I'm currently trying to use the Levenberg Marquardt optimisation method with Keras. In the attached file, I tried to link Keras to "scipy.optimize.least_squares".
My goal is to retrieve the very simple relationship y = 2*x out of a training dataset.
In the function "model_residuals", I compute the residuals using both Keras (residual list "r") and a simple linear regression model (residual list "r2"). When the function "model_residuals" returns "r2" (linear regression model), it converges very well towards the optimal solution.
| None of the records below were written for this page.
### src/rtl/pe_scatter.sv
`default_nettype none
// ============================================================================
// Module      : pe_scatter
// Description : Serial-to-lane deserializer for the PE array. Signed words
//               arriving one per cycle are collected into a shadow bank.
//               When a group closes, the bank is copied into a held output
//               vector together with a per-lane enable mask and a lane count.
//               The shadow bank refills while the previous vector is still
//               held at the output, so consecutive groups overlap.
//
// Ports       : rst           async active-high reset
//               clk           rising-edge clock
//               enable        input-side run enable (also gates transfers)
//               cfg_n_active  lanes per group; 0 or >N_PE selects N_PE
//               in_valid/in_ready/in_data/in_last   input word stream
//               out_valid/out_ready                 output vector handshake
//               out_data      N_PE signed lanes, unused lanes read 0
//               lane_enable   bit i set when lane i holds a real word
//               out_count     number of real lanes in out_data
//
// Revision    : 1.0  initial release
// ============================================================================
module pe_scatter #(
    parameter int N_PE        = 32,
    parameter int WID_PE_BITS = 16,
    parameter int CNT_W       = $clog2(N_PE + 1)
) (
    input  logic                          rst,
    input  logic                          clk,
    input  logic                          enable,
    input  logic [CNT_W-1:0]              cfg_n_active,
    input  logic                          in_valid,
    output logic                          in_ready,
    input  logic signed [WID_PE_BITS-1:0] in_data,
    input  logic                          in_last,
    output logic                          out_valid,
    input  logic                          out_ready,
    output logic signed [WID_PE_BITS-1:0] out_data [N_PE-1:0],
    output logic [N_PE-1:0]               lane_enable,
    output logic [CNT_W-1:0]              out_count
);

    localparam int              IDX_W   = $clog2(N_PE);
    localparam logic [CNT_W-1:0] c_N_PE = CNT_W'(N_PE);

    typedef enum logic [0:0] {
        S_FILL = 1'b0,
        S_HOLD = 1'b1
    } state_t;

    state_t                        r_state;
    state_t                        w_state_nxt;

    logic [CNT_W-1:0]              r_wr_idx;
    logic [CNT_W-1:0]              r_limit;
    logic [N_PE-1:0]               r_mask;
    logic signed [WID_PE_BITS-1:0] r_shadow [N_PE];

    logic [CNT_W-1:0]              w_cfg_eff;
    logic [CNT_W-1:0]              w_limit;
    logic [CNT_W:0]                w_idx_inc;
    logic [IDX_W-1:0]              w_wr_ptr;
    logic                          w_accept;
    logic                          w_close;
    logic                          w_xfer;

    // Out-of-range or zero configuration means a full-width group.
    assign w_cfg_eff = ((cfg_n_active == '0) || (cfg_n_active > c_N_PE)) ? c_N_PE : cfg_n_active;

    // The limit is sampled on the first word of a group; later words use the
    // latched copy so mid-group config changes cannot shorten the group.
    assign w_limit   = (r_wr_idx == '0) ? w_cfg_eff : r_limit;
    assign w_idx_inc = {1'b0, r_wr_idx} + {{CNT_W{1'b0}}, 1'b1};

    // In FILL the write index never exceeds N_PE-1, so the low bits address
    // the bank directly.
    assign w_wr_ptr  = r_wr_idx[IDX_W-1:0];

    // ------------------------------------------------------------------
    // Fill-side FSM
    // ------------------------------------------------------------------
    always_ff @(posedge clk or posedge rst) begin
        if (rst) begin
            r_state <= S_FILL;
        end else begin
            r_state <= w_state_nxt;
        end
    end

    always_comb begin
        w_state_nxt = r_state;
        in_ready    = 1'b0;
        w_accept    = 1'b0;
        w_close     = 1'b0;
        w_xfer      = 1'b0;
        case (r_state)
            S_FILL: begin
                in_ready = enable && !rst;
                w_accept = in_valid && enable && !rst;
                // in_last and reaching the limit on the same word is a
                // single close.
                w_close  = w_accept && (in_last || (w_idx_inc == {1'b0, w_limit}));
                if (w_close) begin
                    w_state_nxt = S_HOLD;
                end
            end
            S_HOLD: begin
                w_xfer = enable && (!out_valid || out_ready);
                if (w_xfer) begin
                    w_state_nxt = S_FILL;
                end
            end
            default: begin
                w_state_nxt = S_FILL;
            end
        endcase
    end

    // ------------------------------------------------------------------
    // Shadow bank data (qualified by r_mask, so it needs no reset)
    // ------------------------------------------------------------------
    always_ff @(posedge clk) begin
        if (w_accept) begin
            r_shadow[w_wr_ptr] <= in_data;
        end
    end

    // ------------------------------------------------------------------
    // Fill bookkeeping
    // ------------------------------------------------------------------
    always_ff @(posedge clk or posedge rst) begin
        if (rst) begin
            r_wr_idx <= '0;
            r_limit  <= '0;
            r_mask   <= '0;
        end else if (w_xfer) begin
            r_wr_idx <= '0;
            r_mask   <= '0;
        end else if (w_accept) begin
            r_wr_idx         <= w_idx_inc[CNT_W-1:0];
            r_limit          <= w_limit;
            r_mask[w_wr_ptr] <= 1'b1;
        end
    end

    // ------------------------------------------------------------------
    // Output vector. A transfer has priority over a plain drain so that a
    // handshake coinciding with a transfer keeps out_valid high.
    // ------------------------------------------------------------------
    always_ff @(posedge clk or posedge rst) begin
        if (rst) begin
            out_valid   <= 1'b0;
            lane_enable <= '0;
            out_count   <= '0;
            for (int i = 0; i < N_PE; i++) begin
                out_data[i] <= '0;
            end
        end else if (w_xfer) begin
            out_valid   <= 1'b1;
            lane_enable <= r_mask;
            // In HOLD the write index equals the number of accepted words.
            out_count   <= r_wr_idx;
            for (int i = 0; i < N_PE; i++) begin
                // Lanes not written this group are zeroed, never stale.
                out_data[i] <= r_mask[i] ? r_shadow[i] : '0;
            end
        end else if (out_ready) begin
            out_valid <= 1'b0;
        end
    end

endmodule
`default_nettype wire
However, when the function "model_residuals" returns "r" (Keras), it doesn't converge at all.
I was able to check that the residual lists "r" and "r2" are always almost exactly the same.
Why does my program converge for "r2" and not for "r"?
Could someone please tell me what went wrong?
I copied the whole code below.
Best wishes.
import sys
import numpy as np
import matplotlib.pyplot as plt
from keras.models import Sequential
from keras.layers import Dense
from keras.optimizers import *
from scipy.optimize import least_squares
from copy import deepcopy
# Data generation.
np.random.seed(0); n_samples = 20;
X = np.linspace(-1, 1, n_samples)
y = 2 * X + np.random.randn(n_samples) * 0.1; # The equation / model we want to retrieve is Y = 2X.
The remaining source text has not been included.